3:19 AM

It’s 3:19 AM and the world feels absolutely beautiful. Everything is so calm. It’s silent, yet the silence is screaming. It’s not an irritating scream, but like a blanket falling on you, ever so gently. It feels really peaceful to be up at this hour. Many people call this the ‘inhuman’ hour, yet it makes me feel the most human I’ve felt in a long while.
I wish I could reverse my living cycle. I’d love to stay awake the entire night, watch the sunrise, bask in the sunlight for a while and then sleep, only to wake up in the late evening. How surreal and blissful will that be?
There are faint noises of traffic in the background. These people with night- duty jobs are extremely fortunate. I’d love to drive a goods truck every night and just think, just like I am doing now.
The two clocks in my room tick loudly, almost simultaneously. During the day, the minuscule gap in their ticking would drive me insane, but not today. Right now the ticking seems to me almost musical, as if beckoning me to dance to it.

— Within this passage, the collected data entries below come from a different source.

$ cat src/system_counter.sv
// System counter target: free-running cycle count, read only
`timescale 1ns/10ps
module system_counter (
	input  logic           clk_50mhz,
	input  logic           resetn,
	input  logic           sel,
	output soc_pkg::data_t rdata
);

	soc_pkg::data_t count;

	always_ff @(posedge clk_50mhz) begin
		if (!resetn)
			count <= '0;
		else
			count <= count + 1'b1;
	end

	// Snapshot of the count at select
	always_ff @(posedge clk_50mhz) begin
		if (sel)
			rdata <= count;
	end

endmodule

$ cat config.mk
export PLATFORM = sky130hd
export DESIGN_NAME = system_counter
export DESIGN_NICKNAME = d
export VERILOG_FILES = /design/src/soc_pkg.sv /design/src/system_counter.sv
export SDC_FILE = /design/constraint.sdc
export NUM_CORES = 1
export LEC_CHECK = 0
export ABC_AREA = 1
export BUFFER_PORTS_ARGS = -buffer_cell sky130_fd_sc_hd__buf_2
export CORE_MARGIN = 3
export CORE_UTILIZATION = 25
export CTS_BUF_LIST = sky130_fd_sc_hd__clkbuf_4 sky130_fd_sc_hd__clkbuf_8
export CTS_CLUSTER_DIAMETER = 80
export DETAILED_ROUTE_END_ITERATION = 6
export GPL_ROUTABILITY_DRIVEN = 0
export HOLD_SLACK_MARGIN = 0.02
export SETUP_SLACK_MARGIN = 0.1
export SYNTH_ARGS = -nofsm -noshare
export SYNTH_HDL_FRONTEND = slang
export SYNTH_SLANG_ARGS = --single-unit
$ cat constraint.sdc
create_clock -name clk_50mhz -period 1.4 [get_ports clk_50mhz]
set_input_delay 0.35 -clock clk_50mhz [delete_from_list [all_inputs] [get_ports clk_50mhz]]
set_output_delay 0.35 -clock clk_50mhz [all_outputs]
set_load 0.05 [all_outputs]
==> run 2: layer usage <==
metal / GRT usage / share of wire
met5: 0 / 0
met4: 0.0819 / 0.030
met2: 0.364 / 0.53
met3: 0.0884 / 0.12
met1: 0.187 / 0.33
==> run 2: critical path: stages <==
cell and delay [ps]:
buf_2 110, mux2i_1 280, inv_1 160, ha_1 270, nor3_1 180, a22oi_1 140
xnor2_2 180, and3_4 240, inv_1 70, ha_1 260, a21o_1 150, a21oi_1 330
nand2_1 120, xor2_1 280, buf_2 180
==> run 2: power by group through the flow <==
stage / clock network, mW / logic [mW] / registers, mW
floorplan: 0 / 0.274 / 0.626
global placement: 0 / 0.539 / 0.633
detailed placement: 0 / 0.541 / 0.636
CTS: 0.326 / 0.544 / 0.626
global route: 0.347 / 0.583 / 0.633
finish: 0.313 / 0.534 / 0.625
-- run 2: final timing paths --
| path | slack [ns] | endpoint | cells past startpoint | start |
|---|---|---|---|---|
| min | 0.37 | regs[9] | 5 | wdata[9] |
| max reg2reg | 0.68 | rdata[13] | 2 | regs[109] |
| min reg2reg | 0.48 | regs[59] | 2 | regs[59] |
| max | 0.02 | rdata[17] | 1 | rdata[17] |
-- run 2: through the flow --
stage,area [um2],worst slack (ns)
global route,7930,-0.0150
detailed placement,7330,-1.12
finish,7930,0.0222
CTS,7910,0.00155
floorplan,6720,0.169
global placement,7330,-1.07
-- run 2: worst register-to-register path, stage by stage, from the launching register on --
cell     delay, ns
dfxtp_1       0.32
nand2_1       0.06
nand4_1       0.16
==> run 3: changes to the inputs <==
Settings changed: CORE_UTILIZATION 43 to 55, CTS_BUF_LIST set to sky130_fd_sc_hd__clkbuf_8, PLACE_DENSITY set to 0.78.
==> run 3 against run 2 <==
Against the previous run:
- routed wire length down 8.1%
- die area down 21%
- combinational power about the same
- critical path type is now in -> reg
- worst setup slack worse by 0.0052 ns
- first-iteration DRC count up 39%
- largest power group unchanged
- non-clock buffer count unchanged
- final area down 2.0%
==> src/plic/plic_arbiter.sv <==
`timescale 1ns/100ps
`include "soc_consts.svh"

module plic_arbiter import soc_pkg::*; #(
    parameter int SOURCES = `PLIC_SOURCES
) (
    input  prio_t [SOURCES-1:0] prio,
    input  logic  [SOURCES-1:0] pending,
    input  logic  [SOURCES-1:0] enable,
    input  prio_t               threshold,
    output src_id_t             claim_id
);

    prio_t max_prio;

    // strict compare, the lowest id wins a tie
    always_comb begin
        max_prio = threshold;
        claim_id = '0;
        // id 0 never claims
        for (int i = 1; i < SOURCES; i++) begin
            if (pending[i] && enable[i] && prio[i] > max_prio) begin
                max_prio = prio[i];
                claim_id = src_id_t'(i);
            end
        end
        assert (claim_id < SOURCES);
    end

endmodule

==> config.mk <==
export PLATFORM = sky130hd
export DESIGN_NAME = plic_arbiter
export DESIGN_NICKNAME = d
export VERILOG_FILES = /design/src/common/soc_pkg.sv /design/src/plic/plic_arbiter.sv
export VERILOG_INCLUDE_DIRS = /design/src /design/src/common
export SDC_FILE = /design/constraint.sdc
export NUM_CORES = 1
export LEC_CHECK = 0
export BUFFER_PORTS_ARGS = -buffer_cell sky130_fd_sc_hd__buf_2
export CORE_ASPECT_RATIO = 0.9
export CORE_MARGIN = 10
export CORE_UTILIZATION = 35
export DETAILED_ROUTE_END_ITERATION = 10
export PLACE_DENSITY = 0.67
export SLEW_MARGIN = 20
export SYNTH_ARGS = -nofsm -noshare
export SYNTH_HDL_FRONTEND = slang
export SYNTH_SLANG_ARGS = --single-unit
==> constraint.sdc <==
create_clock -name vclk -period 15
set_clock_uncertainty 0.05 [all_clocks]
set_input_delay 2.25 -clock vclk [all_inputs]
set_output_delay 2.25 -clock vclk [all_outputs]
set_load 0.02 [all_outputs]
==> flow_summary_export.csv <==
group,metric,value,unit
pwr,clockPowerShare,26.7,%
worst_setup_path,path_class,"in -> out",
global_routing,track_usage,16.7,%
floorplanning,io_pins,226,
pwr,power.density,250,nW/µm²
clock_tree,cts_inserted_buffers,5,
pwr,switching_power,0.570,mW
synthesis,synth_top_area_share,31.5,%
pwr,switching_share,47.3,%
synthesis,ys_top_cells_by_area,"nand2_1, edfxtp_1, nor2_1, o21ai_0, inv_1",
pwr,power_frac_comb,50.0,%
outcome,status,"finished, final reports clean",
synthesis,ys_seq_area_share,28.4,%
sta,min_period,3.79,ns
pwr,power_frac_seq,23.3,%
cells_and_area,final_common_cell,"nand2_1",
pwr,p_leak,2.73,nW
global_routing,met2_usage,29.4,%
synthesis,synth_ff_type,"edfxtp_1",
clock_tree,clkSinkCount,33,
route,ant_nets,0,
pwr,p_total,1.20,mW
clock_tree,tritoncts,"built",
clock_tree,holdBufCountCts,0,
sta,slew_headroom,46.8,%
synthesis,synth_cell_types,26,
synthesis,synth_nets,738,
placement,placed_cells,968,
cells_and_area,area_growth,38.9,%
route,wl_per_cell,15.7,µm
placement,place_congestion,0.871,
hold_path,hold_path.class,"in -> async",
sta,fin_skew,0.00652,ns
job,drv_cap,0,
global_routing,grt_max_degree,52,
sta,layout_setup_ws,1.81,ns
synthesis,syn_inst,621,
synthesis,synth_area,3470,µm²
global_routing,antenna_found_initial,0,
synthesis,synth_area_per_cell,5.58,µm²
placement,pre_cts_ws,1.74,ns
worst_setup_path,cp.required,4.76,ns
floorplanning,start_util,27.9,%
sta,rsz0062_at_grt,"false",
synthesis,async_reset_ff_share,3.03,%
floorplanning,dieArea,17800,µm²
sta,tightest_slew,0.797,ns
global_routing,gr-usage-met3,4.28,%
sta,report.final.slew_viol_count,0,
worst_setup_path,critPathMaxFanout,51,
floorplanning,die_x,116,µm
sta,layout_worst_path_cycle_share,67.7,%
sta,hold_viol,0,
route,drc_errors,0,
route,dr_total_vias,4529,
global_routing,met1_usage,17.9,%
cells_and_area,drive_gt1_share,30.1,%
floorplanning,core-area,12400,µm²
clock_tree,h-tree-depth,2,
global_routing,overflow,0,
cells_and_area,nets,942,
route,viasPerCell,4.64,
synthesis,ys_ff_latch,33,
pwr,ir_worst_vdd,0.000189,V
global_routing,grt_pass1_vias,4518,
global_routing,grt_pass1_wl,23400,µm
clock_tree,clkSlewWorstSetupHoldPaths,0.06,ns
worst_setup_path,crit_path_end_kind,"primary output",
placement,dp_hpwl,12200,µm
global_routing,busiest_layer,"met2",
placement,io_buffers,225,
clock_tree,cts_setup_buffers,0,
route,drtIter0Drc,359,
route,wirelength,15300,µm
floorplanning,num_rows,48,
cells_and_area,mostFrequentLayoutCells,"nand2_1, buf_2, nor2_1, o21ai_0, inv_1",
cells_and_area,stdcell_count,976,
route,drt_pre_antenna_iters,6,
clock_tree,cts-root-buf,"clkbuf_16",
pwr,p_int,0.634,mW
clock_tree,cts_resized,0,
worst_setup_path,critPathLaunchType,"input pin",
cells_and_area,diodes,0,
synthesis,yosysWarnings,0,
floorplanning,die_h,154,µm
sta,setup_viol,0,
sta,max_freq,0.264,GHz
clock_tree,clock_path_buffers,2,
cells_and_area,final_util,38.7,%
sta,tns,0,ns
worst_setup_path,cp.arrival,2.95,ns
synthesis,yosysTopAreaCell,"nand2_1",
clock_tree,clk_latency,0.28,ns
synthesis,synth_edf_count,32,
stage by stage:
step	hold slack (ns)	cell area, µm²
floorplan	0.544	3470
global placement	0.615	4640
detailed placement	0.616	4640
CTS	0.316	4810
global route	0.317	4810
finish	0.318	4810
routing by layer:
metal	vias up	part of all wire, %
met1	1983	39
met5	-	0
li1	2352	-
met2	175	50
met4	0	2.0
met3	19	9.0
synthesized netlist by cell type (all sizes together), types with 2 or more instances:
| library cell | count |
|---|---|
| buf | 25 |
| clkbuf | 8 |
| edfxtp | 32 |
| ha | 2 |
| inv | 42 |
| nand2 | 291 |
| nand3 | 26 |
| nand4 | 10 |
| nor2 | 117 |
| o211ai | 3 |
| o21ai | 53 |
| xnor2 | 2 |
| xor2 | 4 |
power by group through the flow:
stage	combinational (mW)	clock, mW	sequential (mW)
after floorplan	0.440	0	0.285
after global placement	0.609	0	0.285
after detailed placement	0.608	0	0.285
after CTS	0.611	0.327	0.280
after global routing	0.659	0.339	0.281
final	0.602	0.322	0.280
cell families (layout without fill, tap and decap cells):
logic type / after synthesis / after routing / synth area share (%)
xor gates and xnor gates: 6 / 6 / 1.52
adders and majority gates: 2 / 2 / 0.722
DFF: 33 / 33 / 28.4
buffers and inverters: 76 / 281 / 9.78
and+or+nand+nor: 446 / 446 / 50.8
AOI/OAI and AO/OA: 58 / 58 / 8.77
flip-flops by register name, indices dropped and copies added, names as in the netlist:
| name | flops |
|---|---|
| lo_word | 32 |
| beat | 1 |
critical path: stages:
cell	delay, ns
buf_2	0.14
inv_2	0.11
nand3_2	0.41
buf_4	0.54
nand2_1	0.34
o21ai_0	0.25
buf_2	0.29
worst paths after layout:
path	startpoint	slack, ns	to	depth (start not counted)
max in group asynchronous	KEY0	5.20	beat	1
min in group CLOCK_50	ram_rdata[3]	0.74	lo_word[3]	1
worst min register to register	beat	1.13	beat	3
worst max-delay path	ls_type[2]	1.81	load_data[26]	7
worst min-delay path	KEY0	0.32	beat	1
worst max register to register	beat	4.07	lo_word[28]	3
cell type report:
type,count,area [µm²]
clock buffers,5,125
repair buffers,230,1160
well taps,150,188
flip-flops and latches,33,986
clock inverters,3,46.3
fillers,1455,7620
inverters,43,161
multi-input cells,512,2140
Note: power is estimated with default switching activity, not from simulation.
===== config.mk =====
export PLATFORM = sky130hd
export DESIGN_NAME = addr_decoder
export DESIGN_NICKNAME = d
export VERILOG_FILES = /design/src/common/soc_pkg.sv /design/src/addr_decoder.sv
export VERILOG_INCLUDE_DIRS = /design/src /design/src/common
export SDC_FILE = /design/constraint.sdc
export NUM_CORES = 1
export LEC_CHECK = 0
export ABC_AREA = 1
export BUFFER_PORTS_ARGS = -buffer_cell sky130_fd_sc_hd__buf_4
export CAP_MARGIN = 20
export CORE_MARGIN = 3
export CORE_UTILIZATION = 37
export DETAILED_ROUTE_END_ITERATION = 6
export GPL_TIMING_DRIVEN = 0
export PLACE_DENSITY = 0.95
export SLEW_MARGIN = 20
export SYNTH_ARGS = -nofsm -noshare
export SYNTH_HDL_FRONTEND = slang
export SYNTH_SLANG_ARGS = --single-unit

===== constraint.sdc =====
create_clock -name vclk -period 2.1
set_input_delay 0.21 -clock vclk [all_inputs]
set_output_delay 0.21 -clock vclk [all_outputs]
set_load 0.05 [all_outputs]

===== src/common/soc_consts.svh =====
`ifndef SOC_CONSTS_SVH
`define SOC_CONSTS_SVH

// data ram, 32-bit words
`define RAM_BASE           64'h0000_0000_0000_1000
`define RAM_WORDS          1024
`define RAM_INDEX_W        10

// read-only key code register
`define KEY_ADDR           64'h0000_0000_0000_0F00

// plic, priority of id n at base + 4*n
`define PLIC_BASE          64'h0000_0000_0C00_0000
`define PLIC_PENDING       (`PLIC_BASE + 64'h1000)

// enable word per context
`define PLIC_ENABLE        (`PLIC_BASE + 64'h2000)
`define PLIC_CTX_EN_STRIDE 64'h80

// threshold and claim per context
`define PLIC_THRESHOLD     (`PLIC_BASE + 64'h20_0000)
`define PLIC_CLAIM         (`PLIC_THRESHOLD + 64'h4)
`define PLIC_CTX_STRIDE    64'h1000

// id 0 is reserved for no interrupt
`define PLIC_SOURCES       6

`endif


===== src/common/soc_pkg.sv =====
package soc_pkg;

    // 64-bit address and data as the core sees the bus
    typedef logic [63:0] bus_word_t;

    // one word of the data ram
    typedef logic [31:0] ram_word_t;

    // load/store type from the core
    // stores reuse 000 to 011 as sb, sh, sw and sd
    typedef enum logic [2:0] {
        ls_lb  = 3'b000,
        ls_lh  = 3'b001,
        ls_lw  = 3'b010,
        ls_ld  = 3'b011,
        ls_lbu = 3'b100,
        ls_lhu = 3'b101,
        ls_lwu = 3'b110
    } ls_type_e;

    // decoded bus target
    typedef enum logic [3:0] {
        rgn_ram,
        rgn_key,
        rgn_plic_prio,
        rgn_plic_pend,
        rgn_plic_en0,
        rgn_plic_en1,
        rgn_plic_thr0,
        rgn_plic_thr1,
        rgn_plic_claim0,
        rgn_plic_claim1,
        rgn_none
    } region_e;

    // plic priority or threshold level
    typedef logic [2:0] prio_t;

    // plic source id, 0 means no source
    typedef logic [2:0] src_id_t;

endpackage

I’m sitting on the floor. I’ve always loved to do that. It’s calming, almost therapeutic. My pencil is gliding gracefully across my old, battered notebook. It’s almost as if my eyes are mere spectators, in this exchange of thoughts between the heart and the brain.
My room is untidy, but I feel so, in control. Everything is better at this hour. Water seems colder, quenches thirst like it’s never done before. The food tastes better. It’s almost as if it’s not reaching my stomach at all, and just messaging my throat lovingly.
The internet seems faster. The books seem better, when it’s so quiet you can hear each page turn. Even meaningless music reaches the delicate heartstrings. The eyes see better, they see more.
I almost feel as if I am dreaming. I never want to wake up. But I never even slept.